针叶樱桃提取物增强小鼠细胞与体液免疫功能

钟义红，孙杰，李世芬，胡奇，秦珩，张成香，王玉邦，*，周建伟

（1.南京医科大学公共卫生学院，职业与环境卫生学系，江苏南京210029；2.南京医科大学公共卫生学院，江苏省医药农药兽药安全性评价与研究中心，江苏南京210029）

针叶樱桃原产于西印度群岛加勒比海地区，为黄褥花科（Malpighiaceae）黄褥花属阿西罗拉种樱桃（Malpighia glabra L.），也称西印度樱桃。针叶樱桃果实的碳水化合物（35.7 mg/g～78 mg/g）、蛋白质（2.1 mg/g～8 mg/g）与脂肪（2.3 mg/g～8 mg/g）含量相对较低，富含VC（6.32mg/g～46mg/g）、膳食纤维（30mg/g），VB6（87μg/g）、以及包括玉米黄质（0.163 μg/g～0.565μg/g）、叶黄素（0.376μg/g～1.007μg/g）、α-胡萝卜素（0.078 μg/g～0.593 μg/g）、β-胡萝卜素（2.655 μg/g～16.694 μg/g）在内的类胡萝卜素成分[1-5]。由于针叶樱桃果实是L-抗坏血酸（8 mg/g～40 mg/g）含量最高的天然资源之一[4，6]，而L-抗坏血酸是VC四种异构体中生物活性最高的构型，因此，针叶樱桃冻干粉、果汁及其衍生产品一直在欧亚地区作为功能性食品销售，具有很好的抗贫血、抗真菌、抗遗传毒性与抗氧化活性，且其生物活性与果实中的L-抗坏血酸含量高低呈正相关[3，7]。

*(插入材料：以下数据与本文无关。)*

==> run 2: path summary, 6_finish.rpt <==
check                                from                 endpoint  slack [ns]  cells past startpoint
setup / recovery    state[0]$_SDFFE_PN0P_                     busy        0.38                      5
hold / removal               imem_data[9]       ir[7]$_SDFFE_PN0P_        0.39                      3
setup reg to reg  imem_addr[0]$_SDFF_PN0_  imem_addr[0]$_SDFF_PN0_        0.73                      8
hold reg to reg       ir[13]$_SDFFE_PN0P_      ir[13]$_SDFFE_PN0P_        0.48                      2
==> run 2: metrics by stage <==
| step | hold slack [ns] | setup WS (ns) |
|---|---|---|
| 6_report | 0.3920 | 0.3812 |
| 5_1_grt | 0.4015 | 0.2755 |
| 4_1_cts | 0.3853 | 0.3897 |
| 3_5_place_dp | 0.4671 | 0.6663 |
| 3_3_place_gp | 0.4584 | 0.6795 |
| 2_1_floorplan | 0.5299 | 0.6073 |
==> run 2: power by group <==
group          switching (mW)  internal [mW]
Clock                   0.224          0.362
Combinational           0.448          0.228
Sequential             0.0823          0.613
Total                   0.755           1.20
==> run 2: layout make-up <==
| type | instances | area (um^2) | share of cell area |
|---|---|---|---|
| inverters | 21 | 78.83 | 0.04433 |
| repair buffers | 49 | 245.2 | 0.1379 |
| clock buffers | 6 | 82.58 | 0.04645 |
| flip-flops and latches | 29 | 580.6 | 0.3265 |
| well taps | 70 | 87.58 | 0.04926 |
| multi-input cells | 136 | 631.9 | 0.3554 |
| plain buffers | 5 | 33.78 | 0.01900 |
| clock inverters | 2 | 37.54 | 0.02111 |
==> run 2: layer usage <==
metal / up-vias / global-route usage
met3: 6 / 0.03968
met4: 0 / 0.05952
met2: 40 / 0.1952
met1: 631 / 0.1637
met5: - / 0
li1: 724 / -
## src/rtl/fir_pkg.sv

```systemverilog
// Shared types and arithmetic helpers for the FIR filter family.
package fir_pkg;

   typedef enum logic [1:0] {
      CLEAR,
      LOAD,
      MAC,
      OUT
   } fir_dmc_state_t;

   localparam int SAT_W = 128;

   function automatic int acc_width(input int data_width, input int taps);
      return 2 * data_width + $clog2(taps);
   endfunction

   function automatic int idx_width(input int n);
      return (n > 1) ? $clog2(n) : 1;
   endfunction

   // Floor-shift out of fixed point, then clamp to a data_width-bit signed range.
   function automatic logic signed [SAT_W-1:0] sat_shift(
      input logic signed [SAT_W-1:0] acc,
      input int                      frac_bits,
      input int                      data_width
   );
      logic signed [SAT_W-1:0] shifted;
      logic signed [SAT_W-1:0] one;
      logic signed [SAT_W-1:0] max_v;
      logic signed [SAT_W-1:0] min_v;
      one     = SAT_W'(1);
      shifted = acc >>> frac_bits;
      max_v   = (one <<< (data_width - 1)) - one;
      min_v   = ~max_v;
      if (shifted > max_v)
         return max_v;
      else if (shifted < min_v)
         return min_v;
      return shifted;
   endfunction

endpackage

```

## src/rtl/fir_sample_buf.sv

```systemverilog
// Per-channel circular sample history: one write port, one registered read port
// addressed by tap age k (k=0 is the newest sample of the channel).
module fir_sample_buf
   import fir_pkg::*;
#(
   parameter int DATA_WIDTH = 32,
   parameter int TAPS       = 32,
   parameter int CHANNELS   = 2
) (
   input  logic                                 clk,
   input  logic                                 rst_n,
   input  logic                                 ptr_clr,
   input  logic                                 clr_en,
   input  logic [idx_width(CHANNELS*TAPS)-1:0]  clr_addr,
   input  logic                                 wr_en,
   input  logic [idx_width(CHANNELS)-1:0]       wr_ch,
   input  logic [DATA_WIDTH-1:0]                wr_data,
   input  logic [idx_width(CHANNELS)-1:0]       rd_ch,
   input  logic [idx_width(TAPS)-1:0]           rd_k,
   output logic [DATA_WIDTH-1:0]                rd_data
);

   localparam int DEPTH  = CHANNELS * TAPS;
   localparam int ADDR_W = idx_width(DEPTH);
   localparam int CH_W   = idx_width(CHANNELS);
   localparam int TAP_W  = idx_width(TAPS);

   logic [TAP_W-1:0]      wptr_reg [CHANNELS];
   logic [DATA_WIDTH-1:0] mem [DEPTH];
   logic [DATA_WIDTH-1:0] rd_data_reg;
   logic [ADDR_W-1:0]     wr_addr;
   logic [ADDR_W-1:0]     rd_addr;
   logic [TAP_W:0]        k_eff;
   logic [TAP_W:0]        rd_sum;
   logic [TAP_W-1:0]      rd_slot;

   genvar gi;
   generate
      for (gi = 0; gi < CHANNELS; gi++) begin : g_wptr
         always_ff @(posedge clk or negedge rst_n) begin
            if (!rst_n)
               wptr_reg[gi] <= '0;
            else if (ptr_clr)
               wptr_reg[gi] <= '0;
            else if (wr_en && wr_ch == CH_W'(gi))
               wptr_reg[gi] <= (wptr_reg[gi] == TAP_W'(TAPS - 1)) ? '0 : wptr_reg[gi] + 1'b1;
         end
      end
   endgenerate

   // Read slot is (wptr-1-k) mod TAPS, formed as wptr+TAPS-1-k with one conditional wrap.
   always_comb begin
      wr_addr = ADDR_W'(wr_ch) * ADDR_W'(TAPS) + ADDR_W'(wptr_reg[wr_ch]);
      k_eff   = ({1'b0, rd_k} < (TAP_W+1)'(TAPS)) ? {1'b0, rd_k} : '0;
      rd_sum  = (TAP_W+1)'(wptr_reg[rd_ch]) + (TAP_W+1)'(TAPS - 1) - k_eff;
      rd_slot = (rd_sum >= (TAP_W+1)'(TAPS)) ? TAP_W'(rd_sum - (TAP_W+1)'(TAPS))
                                             : TAP_W'(rd_sum);
      rd_addr = ADDR_W'(rd_ch) * ADDR_W'(TAPS) + ADDR_W'(rd_slot);
   end

   always_ff @(posedge clk) begin
      if (clr_en)
         mem[clr_addr] <= '0;
      else if (wr_en)
         mem[wr_addr] <= wr_data;
      rd_data_reg <= mem[rd_addr];
   end

   assign rd_data = rd_data_reg;

endmodule

```

## src/rtl/fir_decim_mc.sv

```systemverilog
// Multi-channel decimating FIR: loads DECIMATION frames, then runs one shared
// MAC pass per channel and pushes each rescaled, saturated result downstream.
module fir_decim_mc
   import fir_pkg::*;
#(
   parameter int DATA_WIDTH = 32,
   parameter int TAPS       = 32,
   parameter int DECIMATION = 8,
   parameter int CHANNELS   = 2,
   parameter int FRAC_BITS  = 10,
   parameter logic signed [DATA_WIDTH-1:0] COEFF [TAPS] = '{default: '0}
) (
   input  logic                  clk,
   input  logic                  rst_n,
   input  logic                  flush,
   input  logic [DATA_WIDTH-1:0] x_in,
   input  logic                  x_in_empty,
   output logic                  x_in_rd_en,
   output logic [DATA_WIDTH-1:0] y_out,
   output logic                  y_out_wr_en,
   input  logic                  y_out_full
);

   localparam int ACC_W    = acc_width(DATA_WIDTH, TAPS);
   localparam int PROD_W   = 2 * DATA_WIDTH;
   localparam int CH_W     = idx_width(CHANNELS);
   localparam int TAP_W    = idx_width(TAPS);
   localparam int ADDR_W   = idx_width(CHANNELS * TAPS);
   localparam int CLR_LEN  = CHANNELS * TAPS;
   localparam int LOAD_LEN = CHANNELS * DECIMATION;
   localparam int MAC_LEN  = TAPS + 2;
   localparam int CNT_MAX0 = (CLR_LEN > LOAD_LEN) ? CLR_LEN : LOAD_LEN;
   localparam int CNT_MAX  = (CNT_MAX0 > MAC_LEN) ? CNT_MAX0 : MAC_LEN;
   localparam int CNT_W    = $clog2(CNT_MAX + 1);

   fir_dmc_state_t state_reg, state_next;
   logic [CNT_W-1:0]         cnt_reg, cnt_next;
   logic [CH_W-1:0]          ch_reg, ch_next;
   logic signed [ACC_W-1:0]  acc_reg, acc_next;
   logic signed [PROD_W-1:0] prod_reg;
   logic [DATA_WIDTH-1:0]    y_reg;
   logic [DATA_WIDTH-1:0]    buf_rd_data;
   logic signed [DATA_WIDTH-1:0] sample_s;
   logic signed [DATA_WIDTH-1:0] coeff_sel;
   logic [TAP_W-1:0]         coeff_idx;
   logic signed [SAT_W-1:0]  sat_in;

   fir_sample_buf #(
      .DATA_WIDTH (DATA_WIDTH),
      .TAPS       (TAPS),
      .CHANNELS   (CHANNELS)
   ) u_buf (
      .clk      (clk),
      .rst_n    (rst_n),
      .ptr_clr  (state_reg == CLEAR),
      .clr_en   (state_reg == CLEAR),
      .clr_addr (ADDR_W'(cnt_reg)),
      .wr_en    (x_in_rd_en),
      .wr_ch    (ch_reg),
      .wr_data  (x_in),
      .rd_ch    (ch_reg),
      .rd_k     (TAP_W'(cnt_reg)),
      .rd_data  (buf_rd_data)
   );

   always_ff @(posedge clk or negedge rst_n) begin
      if (!rst_n) begin
         state_reg <= CLEAR;
         cnt_reg   <= '0;
         ch_reg    <= '0;
      end else begin
         state_reg <= state_next;
         cnt_reg   <= cnt_next;
         ch_reg    <= ch_next;
      end
   end

   always_comb begin
      state_next  = state_reg;
      cnt_next    = cnt_reg;
      ch_next     = ch_reg;
      x_in_rd_en  = 1'b0;
      y_out_wr_en = 1'b0;
      if (flush) begin
         state_next = CLEAR;
         cnt_next   = '0;
         ch_next    = '0;
      end else begin
         case (state_reg)
            CLEAR: begin
               if (cnt_reg == CNT_W'(CLR_LEN - 1)) begin
                  state_next = LOAD;
                  cnt_next   = '0;
                  ch_next    = '0;
               end else begin
                  cnt_next = cnt_reg + 1'b1;
               end
            end
            LOAD: begin
               if (!x_in_empty) begin
                  x_in_rd_en = 1'b1;
                  ch_next    = (ch_reg == CH_W'(CHANNELS - 1)) ? '0 : ch_reg + 1'b1;
                  if (cnt_reg == CNT_W'(LOAD_LEN - 1)) begin
                     state_next = MAC;
                     cnt_next   = '0;
                  end else begin
                     cnt_next = cnt_reg + 1'b1;
                  end
               end
            end
            MAC: begin
               if (cnt_reg == CNT_W'(MAC_LEN - 1)) begin
                  state_next = OUT;
                  cnt_next   = '0;
               end else begin
                  cnt_next = cnt_reg + 1'b1;
               end
            end
            OUT: begin
               if (!y_out_full) begin
                  y_out_wr_en = 1'b1;
                  cnt_next    = '0;
                  if (ch_reg == CH_W'(CHANNELS - 1)) begin
                     state_next = LOAD;
                     ch_next    = '0;
                  end else begin
                     state_next = MAC;
                     ch_next    = ch_reg + 1'b1;
                  end
               end
            end
            default: state_next = CLEAR;
         endcase
      end
   end

   // Pipeline: read issued at cnt=k, product formed at cnt=k+1, accumulated at cnt=k+2.
   always_comb begin
      sample_s  = $signed(buf_rd_data);
      coeff_idx = TAP_W'(CNT_W'(TAPS) - cnt_reg);
      coeff_sel = '0;
      if (cnt_reg >= CNT_W'(1) && cnt_reg <= CNT_W'(TAPS))
         coeff_sel = COEFF[coeff_idx];
      acc_next = acc_reg + ACC_W'(prod_reg);
      sat_in   = SAT_W'(acc_next);
   end

   always_ff @(posedge clk or negedge rst_n) begin
      if (!rst_n) begin
         acc_reg  <= '0;
         prod_reg <= '0;
         y_reg    <= '0;
      end else if (state_reg == MAC && !flush) begin
         if (cnt_reg == '0)
            acc_reg <= '0;
         else if (cnt_reg >= CNT_W'(2))
            acc_reg <= acc_next;
         if (cnt_reg >= CNT_W'(1) && cnt_reg <= CNT_W'(TAPS))
            prod_reg <= PROD_W'(sample_s) * PROD_W'(coeff_sel);
         if (cnt_reg == CNT_W'(MAC_LEN - 1))
            y_reg <= DATA_WIDTH'(sat_shift(sat_in, FRAC_BITS, DATA_WIDTH));
      end
   end

   assign y_out = y_reg;

endmodule
```

## config.mk

```make
export PLATFORM = sky130hd
export DESIGN_NAME = fir_decim_mc
export DESIGN_NICKNAME = d
export VERILOG_FILES = /design/src/rtl/fir_pkg.sv /design/src/rtl/fir_sample_buf.sv /design/src/rtl/fir_decim_mc.sv
export SDC_FILE = /design/constraint.sdc
export NUM_CORES = 1
export LEC_CHECK = 0
export ABC_AREA = 1
export CORE_AREA = 5 5 58 60
export CTS_CLUSTER_DIAMETER = 100
export DETAILED_ROUTE_END_ITERATION = 10
export DIE_AREA = 0 0 63 65
export GPL_TIMING_DRIVEN = 1
export PLACE_DENSITY = 0.83
export RECOVER_POWER = 100
export SYNTH_ARGS = -nofsm -noshare
export SYNTH_HDL_FRONTEND = slang
export SYNTH_SLANG_ARGS = --single-unit
```

## constraint.sdc

```tcl
create_clock -name clk -period 4.55 [get_ports clk]
set_clock_uncertainty 0.2 [all_clocks]
set_input_delay 0.91 -clock clk [delete_from_list [all_inputs] [get_ports clk]]
set_output_delay 0.91 -clock clk [all_outputs]
set_load 0.01 [all_outputs]
```

* Word-level counts from Yosys, hierarchy flattened
Memories as Yosys holds them, arrays and structs flattened. A register that Yosys moved wholly into a read port is not among the register bits.
Index checks and enable logic that the tools add are counted.
** Storage, ports and cells
- Bits of input ports :: 37
- Logic and storage cells :: 121
- Memory bits (writable) :: 2048
- Memory bits (read-only) :: 1024
- Memories kept :: 2
- Output and inout port bits :: 34
- Flip-flop bits (word level) :: 185
** Memory list
- u_buf.mem :: words 64, bits a word 32, read ports 1, clocked after Yosys merged registers in 1, wr ports 1, line fir_sample_buf.sv:29 : logic [DATA_WIDTH-1:0] mem [DEPTH];
- (name not given) :: words 32, bits a word 32, read ports 1, clocked after Yosys merged registers in 0, wr ports 0, line fir_decim_mc.sv:143 : coeff_sel = COEFF[coeff_idx];
** Operators by class
- Multiplexer cells :: 57
- Add/sub/neg operators :: 11
- Equality and inequality tests :: 13
- Bitwise gates (word level) :: 3
- $mul :: 1
- Reduce and logical (&&, ||, !) cells :: 18
- Order comparisons :: 8
** Operator list (number)
- 2-to-1 mux 32 bit :: 7
- 2-to-1 mux 69 bit :: 2
- adder 69 x 64 -> 69 bit :: 1
- multiplier 32 x 32 -> 64 bit :: 1
- greater-than comparator 59 x 32 -> 1 bit (second input constant) :: 1
- less-than comparator 59 x 32 -> 1 bit (second input constant) :: 1
- 2-to-1 mux 5 bit :: 10
- 2-to-1 mux 7 bit :: 6
- OR reduction 32 bit :: 1
- case mux 7 bit (4 select lines) :: 1
- 2-to-1 mux 1 bit :: 21
- != test 3 bit (second input constant) :: 5
- equality test 7 x 6 -> 1 bit (second input constant) :: 2
- 2-to-1 mux 2 bit :: 7
- adder 6 x 5 -> 6 bit :: 2
- greater-or-equal comparator 6 bit (second input constant) :: 2
- adder 5 x 1 -> 5 bit (second input constant) :: 2
- equality test 5 bit (second input constant) :: 2
- case mux 2 bit (4 select lines) :: 1
- AND reduction 2 bit :: 4
- adder 7 x 1 -> 7 bit (second input constant) :: 1
- equality test 7 x 4 -> 1 bit (second input constant) :: 1
- greater-or-equal comparator 7 x 1 -> 1 bit (second input constant) :: 1
- greater-or-equal comparator 7 x 2 -> 1 bit (second input constant) :: 1
- other kinds (22) :: 28

* Longest topological paths before layout
Gate-level depths: netlist (run 1).
- Depth in word-level cells :: 9
- Gate-level depth with buffers :: 9
- Gate-level depth less buffers :: 9

* Worst setup path before layout (run 1)
Ideal clock, no wire load.
- Kind :: input to output
- Start point :: input port x_in_empty
- End point :: output port x_in_rd_en
- Path slack :: 2123 ps
- Data required time :: 3440 ps
- Buffers on the path :: 0
- Arrival :: 1317 ps
- Stages :: 2
- Path through :: or2_1 nor2_1
** Between the ends
- Longest elaborated chain between the ends :: 3
** RTL lines
- start, declared :: line fir_decim_mc.sv:17 : input logic x_in_empty,
- 2-to-1 mux 1 bit :: line fir_decim_mc.sv:100 : if (!x_in_empty) begin
- 2-to-1 mux 1 bit :: line fir_decim_mc.sv:89 : case (state_reg)
- 2-to-1 mux 1 bit :: line fir_decim_mc.sv:84 : if (flush) begin
- end, declared :: line fir_decim_mc.sv:18 : output logic x_in_rd_en,
No other way between the ends.

* Worst setup path after layout (run 1)
- Start point :: input port flush
- End point :: output port x_in_rd_en
** Between the ends
- Longest elaborated chain between the ends :: 1
** RTL lines
- start, declared :: line fir_decim_mc.sv:15 : input logic flush,
- 2-to-1 mux 1 bit :: line fir_decim_mc.sv:84
No other way between the ends.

VC可以增强人类免疫功能，具有很强的抗氧化抗衰老能力，对预防癌症的发生也具有一定作用[8]，目前，国内已对针叶樱桃干粉提取物的抗氧化活性进行研究[9-10]，尚无对富含L-抗坏血酸的针叶樱桃进行免疫学研究的报道。本研究采用ConA诱导的小鼠脾淋巴细胞转化、NK活性细胞实验、小鼠耳廓肿胀实验、抗体生成细胞检测、小鼠碳廓清实验、小鼠腹腔巨噬细胞吞噬鸡红细胞实验等多种免疫功能研究方法，探讨了针叶樱桃提取物对小鼠细胞免疫、体液免疫、小鼠巨噬细胞以及NK细胞活性的影响。

1 材料与方法

1.1 材料、动物与试剂

针叶樱桃提取物委托南京中科药业有限公司制备提供，采用优质针叶樱桃果实干粉，以纯蒸水提取，经两次浓缩结晶纯化，活性炭脱色法去除杂质，喷雾干燥法制备，密封干燥储存。所得针叶樱桃果实提取物的VC含量≥150 mg/g，符合现有针叶樱桃食品提取工艺技术文献标准[10-11]，水分、灰分、菌落总数与重金属含量均低于食品安全国家标准相关规定。

SPF级BI/F1代健康雌性小鼠200只，体重19.0～21.9 g，购自上海西普尔-必凯实验动物有限公司，实验动物生产许可证号为SCXK（沪）2008-0016，合格证号：2008001632626。

2，4-二硝基氟苯（DNFB）：中国医药（集团）上海化学试剂公司；印度墨汁：北京笃信精细制剂厂；RPMI1640培养基：GIBCOTMInvitrogen Corporation公司；ConcanvalinA（ConA）：华美生物工程公司；噻唑蓝（MTT）：韩国BIOSHARP公司；异丙醇：国药集团化学试剂有限公司。羊红细胞（SRBC）、豚鼠血清、鸡红细胞为江苏省医药农药兽药安全性评价与研究中心自采制备，YAC-1细胞购自上海派通生物科技有限公司。

1.2 仪器与设备

T1000型电子天平：常熟市双杰测试厂；Spectra Max M2e多功能酶标仪：美国Molecular Devices公司；二氧化碳培养箱：美国Thermo Forma公司。

1.3 方法

1.3.1 动物实验

小鼠按体重随机分为 I、II、III、IV、V 5 个大组，每大组40只小鼠，每大组再分为4个剂量组，每个剂量组10只。I组小鼠进行ConA诱导的小鼠淋巴细胞转化、NK细胞活性实验；II组小鼠进行耳廓肿胀实验；III组小鼠进行抗体生成细胞检测和半数溶血值HC50测定；IV组小鼠进行小鼠碳廓清实验；V组小鼠进行小鼠腹腔巨噬细胞吞噬鸡红细胞实验。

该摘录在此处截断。